HTPS Parameters
===============

This writeup provides detailed descriptions of parameters available for configuring the HyperTree Proof Search (HTPS) algorithm within the **open-htps** library.

Parameters
----------

- **exploration** (*double*):
  Exploration parameter in UCB (Upper Confidence Bound), often referred to as `c`.

- **policy_type** (*enum*):
  Policy selection, either `"AlphaZero"` or `"RPO"`.

- **num_expansions** (*int*):
  Total number of expansions to perform before terminating the search.

- **succ_expansions** (*int*):
  Number of expansions performed per `theorems_to_expand` call. Determines how many theorems are returned for expansion at each step.

- **early_stopping** (*bool*):
  Whether already solved nodes should be excluded from further expansions. Not to be confused with `early_stopping_solved_if_root_not_proven`.

- **no_critic** (*bool*):
  Indicates if a critic model should be used or omitted during the search.

- **backup_once** (*bool*):
  If set to `true`, each subtree is backed up only once, useful when a subtree is selected multiple times due to high `succ_expansions`.

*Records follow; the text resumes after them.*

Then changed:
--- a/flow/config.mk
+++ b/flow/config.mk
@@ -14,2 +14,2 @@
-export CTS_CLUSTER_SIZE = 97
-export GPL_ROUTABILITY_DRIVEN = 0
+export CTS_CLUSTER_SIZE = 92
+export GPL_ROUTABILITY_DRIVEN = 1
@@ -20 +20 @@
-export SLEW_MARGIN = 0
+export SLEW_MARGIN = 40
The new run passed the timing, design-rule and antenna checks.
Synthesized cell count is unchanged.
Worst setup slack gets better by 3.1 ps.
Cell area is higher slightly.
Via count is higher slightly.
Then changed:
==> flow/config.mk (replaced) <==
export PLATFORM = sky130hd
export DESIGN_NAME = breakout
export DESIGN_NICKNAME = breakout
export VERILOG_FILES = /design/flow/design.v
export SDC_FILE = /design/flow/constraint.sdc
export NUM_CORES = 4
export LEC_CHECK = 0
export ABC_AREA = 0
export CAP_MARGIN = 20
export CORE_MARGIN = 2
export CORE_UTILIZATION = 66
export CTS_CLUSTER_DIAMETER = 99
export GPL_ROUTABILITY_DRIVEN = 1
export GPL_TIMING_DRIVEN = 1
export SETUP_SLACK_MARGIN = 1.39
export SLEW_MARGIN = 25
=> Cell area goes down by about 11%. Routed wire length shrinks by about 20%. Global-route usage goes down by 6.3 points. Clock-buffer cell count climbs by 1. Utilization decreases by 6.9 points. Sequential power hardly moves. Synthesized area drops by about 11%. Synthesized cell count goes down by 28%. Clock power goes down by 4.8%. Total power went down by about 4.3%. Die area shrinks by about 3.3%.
[design/flow/design.v]
`timescale 1ns / 1ps
module booth(
    input clk,
    input load,
    input reset,
    input [31:0] M,  
    input [31:0] Q,  
    output reg [63:0] P,  
    output done           
    );
    reg signed [63:0] A;                
    reg signed [31:0] Q_temp;            
    reg signed [31:0] M_temp;            
    reg [4:0] Count;                       
    reg Q_minus_one;                     
    always @(posedge clk)
    begin
        if (reset == 1) 
        begin
            A = 64'b0;
            Q_minus_one = 0;
            P = 64'b0;
            Q_temp = 32'b0;
            M_temp = 32'b0;
            Count = 5'd16;
        end
        else if (load == 1)
        begin
            Q_temp = Q;
            M_temp = M;
            A = 64'b0;    
            Q_minus_one = 0;  
            Count = 5'd16;    
        end
        else if (Count > 5'd0)
        begin
            case ({Q_temp[1:0], Q_minus_one})
                3'b000, 3'b111:   
                    begin
                    end
                3'b001, 3'b010:   
                    begin
                        A = A + {{32{M_temp[31]}}, M_temp};
                    end
                3'b011:   
                    begin
                        A = A + ({{32{M_temp[31]}}, M_temp} << 1); 
                    end
                3'b100:   
                    begin
                        A = A - ({{32{M_temp[31]}}, M_temp} << 1); 
                    end
                3'b101, 3'b110:   
                    begin
                        A = A - {{32{M_temp[31]}}, M_temp}; 
                    end
            endcase
            Q_minus_one = Q_temp[1];
            Q_temp = {A[1:0], Q_temp[31:2]};   
            A = {A[63], A[63:2]};   
            Count = Count - 1'b1;
        end
        else
        begin
            Count = 5'b0;
        end
        P = {A[31:0], Q_temp};
    end
    assign done = (Count == 5'd0);
endmodule
[design/flow/run.sh]
#!/bin/bash
# the make line also repeats each setting of config.mk as NAME=value (left out here)
make -C /OpenROAD-flow-scripts/flow DESIGN_CONFIG=/design/flow/config.mk WORK_HOME=/design/flow/orfs CLKGATE_MAP_FILE= finish
[design/flow/constraint.sdc]
create_clock -name core_clock -period 4.56 [get_ports {clk}]
set_input_delay 0.9120 -clock core_clock [delete_from_list [all_inputs] [get_ports {clk}]]
set_output_delay 0.9120 -clock core_clock [all_outputs]
set_load 0.01 [all_outputs]
[design/flow/config.mk]
export PLATFORM = sky130hd
export DESIGN_NAME = booth
export DESIGN_NICKNAME = booth
export VERILOG_FILES = /design/flow/design.v
export SDC_FILE = /design/flow/constraint.sdc
export NUM_CORES = 4
export LEC_CHECK = 0
export CAP_MARGIN = 20
export CORE_ASPECT_RATIO = 0.73
export CORE_MARGIN = 2
export CORE_UTILIZATION = 70
export CTS_CLUSTER_SIZE = 88
export HOLD_SLACK_MARGIN = -0.09
export SLEW_MARGIN = 20
==> results of run 1 <==
-- through the flow --
| step | utilization | worst slack, ps |
|---|---|---|
| 2_1_floorplan | - | -373 |
| 3_3_place_gp | 0.878 | -836 |
| 3_5_place_dp | 0.878 | -888 |
==> impl_metrics.env, run 1 <==
# physical design summary
export IMPL_synth_flops=132
export IMPL_area_leaders="dfxtp_1 (17%), ha_1 (11%), a21oi_1 (9.9%), nand2_1 (6.2%), xnor2_1 (5.9%)"
export IMPL_io_pins=132
export IMPL_xor_share=0.100
export IMPL_chipArea_um2=22900
export IMPL_syn_inst=2141
export IMPL_synth_nets=2338
export IMPL_port_buffer_count=131
export IMPL_placed_cell_area_um2=18400
export IMPL_dieHeight_um=130
export IMPL_ys_flop_type="dfxtp_1"
export IMPL_die_w_um=176
export IMPL_edf_count=0
export IMPL_gp_congestion=1.10
export IMPL_mappedNetlistArea_um2=15200
export IMPL_floorplan_core_util=0.722
export IMPL_ys_seq_frac=0.174
export IMPL_simple_gate_share=0.200
export IMPL_hpwl_um=44000
export IMPL_yosys_area_top_type_share=0.174
export IMPL_error="[ERROR DPL-0033] detailed placement checks failed during check placement."
export IMPL_syn_area_per_cell_um2=7.08
export IMPL_core_um2=21000
export IMPL_core_rowCount=45
export IMPL_dp_cells=2671
export IMPL_synth_distinct_cells=95
export IMPL_ys_warn_count=1
export IMPL_synthArstFlopShare=0
export IMPL_haltStage="clock tree synthesis (4_1_cts)"
export IMPL_synth_top_cell_by_count="a21oi_1"
export IMPL_yosysTopAreaCell="dfxtp_1"
export IMPL_yosys_area_um2=15200
export IMPL_ys_sh_mux=0.0258
export IMPL_common_cells="a21oi_1 (299), nand2_1 (250), nor2_1 (209)"
export IMPL_logic_family="AND-OR/OR-AND gates"
export IMPL_synth_compound_gate_area_share=0.324
export IMPL_fa_ha_area_frac=0.108
export IMPL_status="aborted with a tool error"
export IMPL_ys_cells=2141
==> run 2, diff against run 1 <==
Settings changed: ABC_AREA set to 1, CORE_ASPECT_RATIO 0.73 to unset, CORE_UTILIZATION 70 to 72, CTS_CLUSTER_SIZE 88 to 79, HOLD_SLACK_MARGIN -0.09 to -0.08, PLACE_DENSITY set to 0.36.
Clock period 4.56 ns to 5.51 ns, I/O delays scaled along.
==> impl_metrics.env, run 2 <==
# source this file to load flow results
export IMPL_holdWs_ps=441
export IMPL_ys_flop_type="dfxtp_1"
export IMPL_clk_pin_slew_worst_paths_ps=70
export IMPL_synth_nets=4002
export IMPL_dieHeight_um=168
export IMPL_ctsResizeCount=0
export IMPL_min_to="Count[0]"
export IMPL_grt_max_degree=66
export IMPL_cp_max_fo=61
export IMPL_hpwl_um=59000
export IMPL_fin_nets=4048
export IMPL_power_clock_mw=1.37
export IMPL_gp_congestion=1.12
export IMPL_edf_count=0
export IMPL_p_switching_mw=1.73
export IMPL_drv_cap=0
export IMPL_ir_drop_mv=0.204
export IMPL_setup_worst_path_class="reg2reg"
export IMPL_synth_top_cell_by_count="nand2_1"
export IMPL_stdcell_count=4206
export IMPL_power_density_nw_per_um2=187
export IMPL_endpoint="A[54]"
export IMPL_port_buffer_count=131
export IMPL_synthArstFlopShare=0
export IMPL_yosys_area_top_type_share=0.284
export IMPL_overflow=0
export IMPL_tool_warnings=28
export IMPL_ys_seq_frac=0.136
export IMPL_fmax_mhz=196
export IMPL_grt_antenna_before_repair=2
export IMPL_core_rowCount=60
export IMPL_cts_sinks=132
export IMPL_drtAntennaViolNets=0
export IMPL_clk_latency_ps=470
export IMPL_critPathLaunchType="flip-flop"
export IMPL_post_cts_setup_buffer_count=0
export IMPL_area_leaders="nand2_1 (28%), inv_1 (14%), dfxtp_1 (14%), ha_1 (8.2%), nand3_1 (7.2%)"
export IMPL_hold_start="Count[0]"
export IMPL_grtUsageTotal=0.533
export IMPL_slew_headroom=0.146
export IMPL_clkPwrFrac=0.342
export IMPL_cts_root_buffer="clkbuf_16"
export IMPL_wl_um=77500
export IMPL_wl_per_cell_um=18.4
export IMPL_ys_sh_mux=0
export IMPL_cpMaxStageDelayCell="inv_2"
export IMPL_fa_ha_area_frac=0.0844
export IMPL_min_delay_path_depth=1
export IMPL_drt_first_iter_violations=4704
export IMPL_hp_class="reg2reg"
export IMPL_final_core_util=0.798
export IMPL_setup_viol_count_final=0
export IMPL_period_used=0.924
export IMPL_drv_slew=0
export IMPL_logic_family="simple AND/OR/NAND/NOR gates"
export IMPL_die_w_um=168
export IMPL_hold_viol_final=0
export IMPL_cp_buffers_inverters=5
export IMPL_worstPathCellList="nand2_1 -> inv_2 -> nor2_4 -> inv_2 -> nor2_4 -> inv_2 -> nand2_1 -> nand2_1 -> ha_1 -> nand2_1 -> inv_1 -> a21oi_1 -> a21boi_0 -> nand2_1 -> a21oi_1 -> nand3_1 -> nand3_1 -> nand3_1 -> nand2_1 -> inv_1"
export IMPL_critical_path_required_ps=5870
export IMPL_rr_startpoint="Q_temp[0]"
export IMPL_synth_compound_gate_area_share=0.125
export IMPL_syn_inst=3805
export IMPL_syn_area_per_cell_um2=5.11
export IMPL_logic_area_um2=13300
export IMPL_yosysTopAreaCell="nand2_1"
export IMPL_largestPowerGroup="combinational cells"
export IMPL_yosys_area_um2=19400
export IMPL_seq_area_um2=2640
export IMPL_p_total_mw=3.99
export IMPL_syn_to_final_growth_pct=9.64
export IMPL_fillers=2225
export IMPL_rsz0062_at_grt="no"
export IMPL_numCtsBuffers=17
export IMPL_cts_hold_buf=0
export IMPL_tns_ps=0
export IMPL_cts_tree="done"
export IMPL_seq_power_share=0.280
export IMPL_worst_ep_arrival_time_ps=5450
export IMPL_mappedNetlistArea_um2=19400
export IMPL_max_stage_delay_ps=760
export IMPL_ys_cells=3805
export IMPL_p_sw_frac=0.433
export IMPL_finalCriticalPeriod_ps=5090
export IMPL_clk_path_buf_depth=2
export IMPL_synth_distinct_cells=49
export IMPL_power_internal_mw=2.26
export IMPL_cp_common_cell="nand2_1"
export IMPL_io_pins=132
export IMPL_synth_flops=132
export IMPL_tightestPinTransition_ps=1280
export IMPL_crit_family="simple AND/OR/NAND/NOR gates"
export IMPL_vias_per_cell=6.14
export IMPL_xor_share=0.0153
export IMPL_fin_skew_ps=20.7
export IMPL_drc=0
export IMPL_ys_warn_count=1
export IMPL_critPathLaunch="Q_temp[0]"
export IMPL_pg_comb_mw=1.51
export IMPL_common_cells="nand2_1 (1,469), inv_1 (738), nand3_1 (278)"
export IMPL_r2r_cells=20
export IMPL_leakagePower_nw=12.7
export IMPL_r2r_slack_ps=420
export IMPL_cp_depth=20
export IMPL_grt_first_pass_wirelength_um=120000
export IMPL_status="complete, no violations"
export IMPL_dr_pass1_iters=32
export IMPL_chipArea_um2=28300
export IMPL_core_um2=26700
export IMPL_worst_setup_path_end_kind="flip-flop"
export IMPL_combPwrFrac=0.378
export IMPL_seq_power_mw=1.12
export IMPL_r2r_end="A[54]"
export IMPL_htreeDepth=4
export IMPL_simple_gate_share=0.459
export IMPL_dp_cells=4173
export IMPL_floorplan_core_util=0.728
export IMPL_num_vias=25800
export IMPL_grt_pass1_vias=23500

- **backup_one_for_solved** (*bool*):
  Determines whether solved nodes should always back up with a value of 1.0. If `false`, uses the critic value instead.

- **depth_penalty** (*double*):
  A discount factor applied as a penalty based on node depth.

- **count_threshold** (*int*):
  Minimum number of visits a node must have to qualify as a training example.

- **tactic_p_threshold** (*double*):
  Probability threshold from the tree policy for a tactic to be considered a training example.

- **tactic_sample_q_conditioning** (*bool*):
  Enables returning tactic samples for Q-conditioning (for details, see the original HTPS paper).

- **only_learn_best_tactics** (*bool*):
  If `true`, returns only tactic samples involved in minimal proofs.

- **tactic_init_value** (*double*):
  Initial tactic value assigned before a goal has been evaluated by the critic or expanded.

- **q_value_solved** (*enum*):
  Determines the Q-value assignment for solved node-tactic pairs.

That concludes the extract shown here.